The city’s futuristic Supertree Grove of 18 Supertrees has become shorthand for Singapore itself, in much the same way that the Eiffel Tower says Paris.
Each Supertree consists of a trunk core made of reinforced concrete wrapped with a steel frame. Panels on the trunks are planted with of a ‘living skin’.  
With ‘trunks’ enveloped by more than 160,000 tropical plants from 200 species and varieties of climbers, ferns, orchids and bromeliads, the supertrees are not only an avant-garde landmark, they are also environmental engines for the gardens, harvesting solar energy and rainwater.  In designing the supertrees landscape architects were inspired by Western Australia’s Valley of the Giants. The magical forest in the 1997 Japanese film Princess Mononoke also played a role.
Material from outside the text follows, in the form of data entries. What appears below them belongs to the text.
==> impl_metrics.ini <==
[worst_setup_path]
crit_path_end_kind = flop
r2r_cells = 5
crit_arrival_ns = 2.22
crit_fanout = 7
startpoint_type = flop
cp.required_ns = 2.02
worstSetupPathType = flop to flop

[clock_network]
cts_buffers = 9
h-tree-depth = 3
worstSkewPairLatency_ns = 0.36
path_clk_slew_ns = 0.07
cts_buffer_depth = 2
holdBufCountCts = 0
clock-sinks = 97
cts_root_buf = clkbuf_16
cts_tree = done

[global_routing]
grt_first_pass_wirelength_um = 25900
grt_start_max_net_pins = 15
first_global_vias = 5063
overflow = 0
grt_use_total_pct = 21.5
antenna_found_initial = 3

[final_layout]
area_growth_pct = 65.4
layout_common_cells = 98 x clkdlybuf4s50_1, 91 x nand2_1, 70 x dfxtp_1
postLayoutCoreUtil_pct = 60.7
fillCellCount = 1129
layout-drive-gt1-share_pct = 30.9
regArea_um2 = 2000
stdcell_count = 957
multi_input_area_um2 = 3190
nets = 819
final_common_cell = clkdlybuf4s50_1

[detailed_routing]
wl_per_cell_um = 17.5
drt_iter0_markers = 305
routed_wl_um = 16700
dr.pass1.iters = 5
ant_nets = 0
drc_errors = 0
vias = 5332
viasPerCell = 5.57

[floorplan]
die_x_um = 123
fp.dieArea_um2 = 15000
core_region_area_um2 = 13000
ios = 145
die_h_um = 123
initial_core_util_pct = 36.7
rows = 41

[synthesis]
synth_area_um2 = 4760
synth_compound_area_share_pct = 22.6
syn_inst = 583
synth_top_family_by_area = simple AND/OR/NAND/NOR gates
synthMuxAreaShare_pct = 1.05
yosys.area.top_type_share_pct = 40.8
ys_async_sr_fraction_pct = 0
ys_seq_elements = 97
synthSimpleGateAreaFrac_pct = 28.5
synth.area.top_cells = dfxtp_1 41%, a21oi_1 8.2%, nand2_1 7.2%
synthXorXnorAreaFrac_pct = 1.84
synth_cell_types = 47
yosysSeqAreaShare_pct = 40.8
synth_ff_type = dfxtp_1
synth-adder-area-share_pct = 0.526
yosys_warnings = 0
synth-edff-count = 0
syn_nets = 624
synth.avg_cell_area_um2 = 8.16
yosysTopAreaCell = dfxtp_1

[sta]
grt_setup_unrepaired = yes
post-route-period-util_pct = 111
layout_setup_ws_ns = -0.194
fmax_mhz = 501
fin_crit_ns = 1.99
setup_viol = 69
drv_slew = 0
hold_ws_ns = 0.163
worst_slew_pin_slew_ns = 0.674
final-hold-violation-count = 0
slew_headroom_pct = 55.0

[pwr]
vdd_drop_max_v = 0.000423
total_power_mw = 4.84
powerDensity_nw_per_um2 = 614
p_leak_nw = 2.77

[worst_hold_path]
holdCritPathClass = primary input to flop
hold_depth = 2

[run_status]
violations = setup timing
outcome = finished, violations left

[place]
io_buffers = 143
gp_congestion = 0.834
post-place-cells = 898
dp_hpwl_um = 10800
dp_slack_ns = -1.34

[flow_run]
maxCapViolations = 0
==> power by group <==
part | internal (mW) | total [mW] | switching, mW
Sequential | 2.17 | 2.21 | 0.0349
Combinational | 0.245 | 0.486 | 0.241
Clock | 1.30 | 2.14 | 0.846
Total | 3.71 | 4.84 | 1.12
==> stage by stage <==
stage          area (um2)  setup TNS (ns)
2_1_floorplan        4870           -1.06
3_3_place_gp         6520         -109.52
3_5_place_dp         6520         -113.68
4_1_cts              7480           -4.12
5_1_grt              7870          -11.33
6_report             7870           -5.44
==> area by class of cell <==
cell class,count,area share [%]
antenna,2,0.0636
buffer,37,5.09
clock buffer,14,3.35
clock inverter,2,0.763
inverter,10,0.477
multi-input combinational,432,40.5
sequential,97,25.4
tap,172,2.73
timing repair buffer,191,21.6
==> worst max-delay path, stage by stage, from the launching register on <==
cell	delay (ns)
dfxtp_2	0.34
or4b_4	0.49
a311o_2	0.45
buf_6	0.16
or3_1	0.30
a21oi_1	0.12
The Supertrees range from 25 to 50 metres tall.  Curving between two of them is a 128 metre long aerial walkway that recreates the feeling of looking around from the height of a rainforest canopy.
With its two glass conservatories popping out from the foliage like a pair of giant mechanical turtles, entering the 54 hectare urban oasis that is the Bay South area of Singapore’s Gardens by the Bay seems like stepping into Pandora, the verdant wonderland depicted in James Cameron’s epic Avatar.
The Supertrees have different planting schemes in various colours ranging from warm tones like reds, browns, orange and yellows, to cooler hues like silver and pink.  Plants were chosen based on their suitability for vertical planting, being lightweight and hardy, soil-less, ease of maintenance, suitability for Singapore’s climate, and of high visual interest.